**EXTRACTED INFORMATION**
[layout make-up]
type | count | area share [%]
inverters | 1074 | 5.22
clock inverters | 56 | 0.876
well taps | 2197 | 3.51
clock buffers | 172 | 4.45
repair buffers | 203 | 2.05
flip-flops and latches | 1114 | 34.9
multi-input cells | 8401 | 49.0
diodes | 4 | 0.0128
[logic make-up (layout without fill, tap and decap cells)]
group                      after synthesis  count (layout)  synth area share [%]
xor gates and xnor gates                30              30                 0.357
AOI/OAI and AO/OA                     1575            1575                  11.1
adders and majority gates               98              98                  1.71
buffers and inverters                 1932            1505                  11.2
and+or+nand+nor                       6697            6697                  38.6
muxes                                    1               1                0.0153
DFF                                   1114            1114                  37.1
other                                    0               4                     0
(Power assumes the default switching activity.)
==
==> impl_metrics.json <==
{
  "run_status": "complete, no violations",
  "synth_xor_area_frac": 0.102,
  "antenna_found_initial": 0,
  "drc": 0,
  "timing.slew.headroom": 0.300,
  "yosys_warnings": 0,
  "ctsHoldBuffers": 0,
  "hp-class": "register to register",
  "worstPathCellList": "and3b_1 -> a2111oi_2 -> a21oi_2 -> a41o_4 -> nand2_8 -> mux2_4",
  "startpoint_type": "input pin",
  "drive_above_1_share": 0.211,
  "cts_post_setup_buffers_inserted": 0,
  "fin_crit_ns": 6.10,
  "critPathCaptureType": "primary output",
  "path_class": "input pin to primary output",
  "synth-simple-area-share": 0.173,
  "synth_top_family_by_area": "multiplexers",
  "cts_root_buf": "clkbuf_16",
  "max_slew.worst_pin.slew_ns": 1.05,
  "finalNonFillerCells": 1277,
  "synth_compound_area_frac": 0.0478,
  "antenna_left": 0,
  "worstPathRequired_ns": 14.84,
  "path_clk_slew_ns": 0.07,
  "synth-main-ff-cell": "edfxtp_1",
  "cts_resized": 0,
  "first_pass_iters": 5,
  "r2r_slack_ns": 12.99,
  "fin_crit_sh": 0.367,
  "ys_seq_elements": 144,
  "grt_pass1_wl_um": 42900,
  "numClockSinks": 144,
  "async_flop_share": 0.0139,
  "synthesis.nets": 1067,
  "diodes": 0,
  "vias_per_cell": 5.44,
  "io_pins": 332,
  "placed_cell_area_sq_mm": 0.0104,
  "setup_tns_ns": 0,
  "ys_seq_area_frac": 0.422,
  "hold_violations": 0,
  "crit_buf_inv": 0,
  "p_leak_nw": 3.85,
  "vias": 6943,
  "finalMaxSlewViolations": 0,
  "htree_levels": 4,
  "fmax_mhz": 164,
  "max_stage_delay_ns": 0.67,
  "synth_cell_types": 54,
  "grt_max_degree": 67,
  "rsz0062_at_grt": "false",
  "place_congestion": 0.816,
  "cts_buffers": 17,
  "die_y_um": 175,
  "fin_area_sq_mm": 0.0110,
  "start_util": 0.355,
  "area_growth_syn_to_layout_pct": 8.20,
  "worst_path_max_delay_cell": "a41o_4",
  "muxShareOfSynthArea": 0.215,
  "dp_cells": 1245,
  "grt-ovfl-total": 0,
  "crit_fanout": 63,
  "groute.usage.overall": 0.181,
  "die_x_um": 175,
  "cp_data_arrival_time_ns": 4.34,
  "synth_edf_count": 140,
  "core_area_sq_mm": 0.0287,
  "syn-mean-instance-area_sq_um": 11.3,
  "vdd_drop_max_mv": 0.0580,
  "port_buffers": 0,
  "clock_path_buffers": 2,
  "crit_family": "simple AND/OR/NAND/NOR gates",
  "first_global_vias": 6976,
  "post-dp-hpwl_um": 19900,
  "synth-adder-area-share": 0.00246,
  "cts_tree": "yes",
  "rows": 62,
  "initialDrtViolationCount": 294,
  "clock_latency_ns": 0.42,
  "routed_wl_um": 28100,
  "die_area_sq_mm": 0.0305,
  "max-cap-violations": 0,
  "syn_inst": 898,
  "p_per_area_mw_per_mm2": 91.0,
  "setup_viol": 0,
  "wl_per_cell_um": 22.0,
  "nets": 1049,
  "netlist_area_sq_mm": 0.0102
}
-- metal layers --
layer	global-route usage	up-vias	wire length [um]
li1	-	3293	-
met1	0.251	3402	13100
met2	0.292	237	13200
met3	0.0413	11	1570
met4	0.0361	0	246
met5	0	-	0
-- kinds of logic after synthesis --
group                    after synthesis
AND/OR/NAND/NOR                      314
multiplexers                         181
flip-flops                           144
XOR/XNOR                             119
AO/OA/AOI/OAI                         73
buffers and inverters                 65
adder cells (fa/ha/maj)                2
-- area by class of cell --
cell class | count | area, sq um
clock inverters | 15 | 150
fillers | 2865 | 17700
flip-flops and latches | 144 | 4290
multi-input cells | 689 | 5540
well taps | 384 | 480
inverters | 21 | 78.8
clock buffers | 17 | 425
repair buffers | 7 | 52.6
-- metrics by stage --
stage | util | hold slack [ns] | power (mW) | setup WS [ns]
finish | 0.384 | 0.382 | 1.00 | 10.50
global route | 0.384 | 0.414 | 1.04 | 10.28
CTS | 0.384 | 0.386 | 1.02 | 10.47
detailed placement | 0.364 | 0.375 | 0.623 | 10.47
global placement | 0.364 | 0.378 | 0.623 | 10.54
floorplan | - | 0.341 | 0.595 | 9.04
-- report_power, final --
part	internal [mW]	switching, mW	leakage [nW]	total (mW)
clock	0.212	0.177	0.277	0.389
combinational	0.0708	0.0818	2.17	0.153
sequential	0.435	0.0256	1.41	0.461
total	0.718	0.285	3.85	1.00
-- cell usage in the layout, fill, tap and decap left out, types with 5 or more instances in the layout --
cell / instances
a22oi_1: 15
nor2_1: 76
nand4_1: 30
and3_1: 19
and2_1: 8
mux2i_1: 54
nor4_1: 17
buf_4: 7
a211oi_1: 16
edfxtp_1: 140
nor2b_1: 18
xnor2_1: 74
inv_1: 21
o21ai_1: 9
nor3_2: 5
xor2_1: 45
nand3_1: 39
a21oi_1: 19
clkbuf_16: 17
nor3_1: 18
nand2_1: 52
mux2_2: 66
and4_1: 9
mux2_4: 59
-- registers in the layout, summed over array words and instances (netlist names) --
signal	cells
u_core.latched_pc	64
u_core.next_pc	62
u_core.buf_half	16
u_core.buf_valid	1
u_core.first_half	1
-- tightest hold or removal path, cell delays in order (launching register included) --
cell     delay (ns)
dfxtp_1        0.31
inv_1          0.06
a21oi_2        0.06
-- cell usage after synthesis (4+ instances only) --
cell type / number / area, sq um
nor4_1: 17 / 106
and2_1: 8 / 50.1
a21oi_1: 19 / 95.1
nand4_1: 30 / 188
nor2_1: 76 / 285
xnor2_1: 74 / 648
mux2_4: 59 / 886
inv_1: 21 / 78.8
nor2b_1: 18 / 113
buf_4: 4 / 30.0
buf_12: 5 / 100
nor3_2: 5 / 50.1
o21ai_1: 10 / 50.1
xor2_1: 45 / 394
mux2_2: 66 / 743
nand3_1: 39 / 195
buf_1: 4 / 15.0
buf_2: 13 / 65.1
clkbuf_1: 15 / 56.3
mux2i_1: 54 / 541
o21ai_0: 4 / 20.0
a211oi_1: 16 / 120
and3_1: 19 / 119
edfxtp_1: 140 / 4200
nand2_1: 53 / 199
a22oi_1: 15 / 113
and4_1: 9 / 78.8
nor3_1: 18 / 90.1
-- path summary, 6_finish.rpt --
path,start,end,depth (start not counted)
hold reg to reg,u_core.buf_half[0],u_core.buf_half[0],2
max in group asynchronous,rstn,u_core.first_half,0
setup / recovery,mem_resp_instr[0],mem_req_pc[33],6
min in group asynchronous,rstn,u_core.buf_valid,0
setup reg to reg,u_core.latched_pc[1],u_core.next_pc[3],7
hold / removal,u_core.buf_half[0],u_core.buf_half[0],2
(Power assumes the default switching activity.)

**DESCRIPTION OF THE TASK**
Taking the entries above, write out exactly the lines starting with the line containing "[layout make-up]" and going on through the line containing "[logic make-up (layout", both included, and nothing else.

**ANSWER AREA**
[layout make-up]
type | count | area share [%]
inverters | 1074 | 5.22
clock inverters | 56 | 0.876
well taps | 2197 | 3.51
clock buffers | 172 | 4.45
repair buffers | 203 | 2.05
flip-flops and latches | 1114 | 34.9
multi-input cells | 8401 | 49.0
diodes | 4 | 0.0128
[logic make-up (layout without fill, tap and decap cells)]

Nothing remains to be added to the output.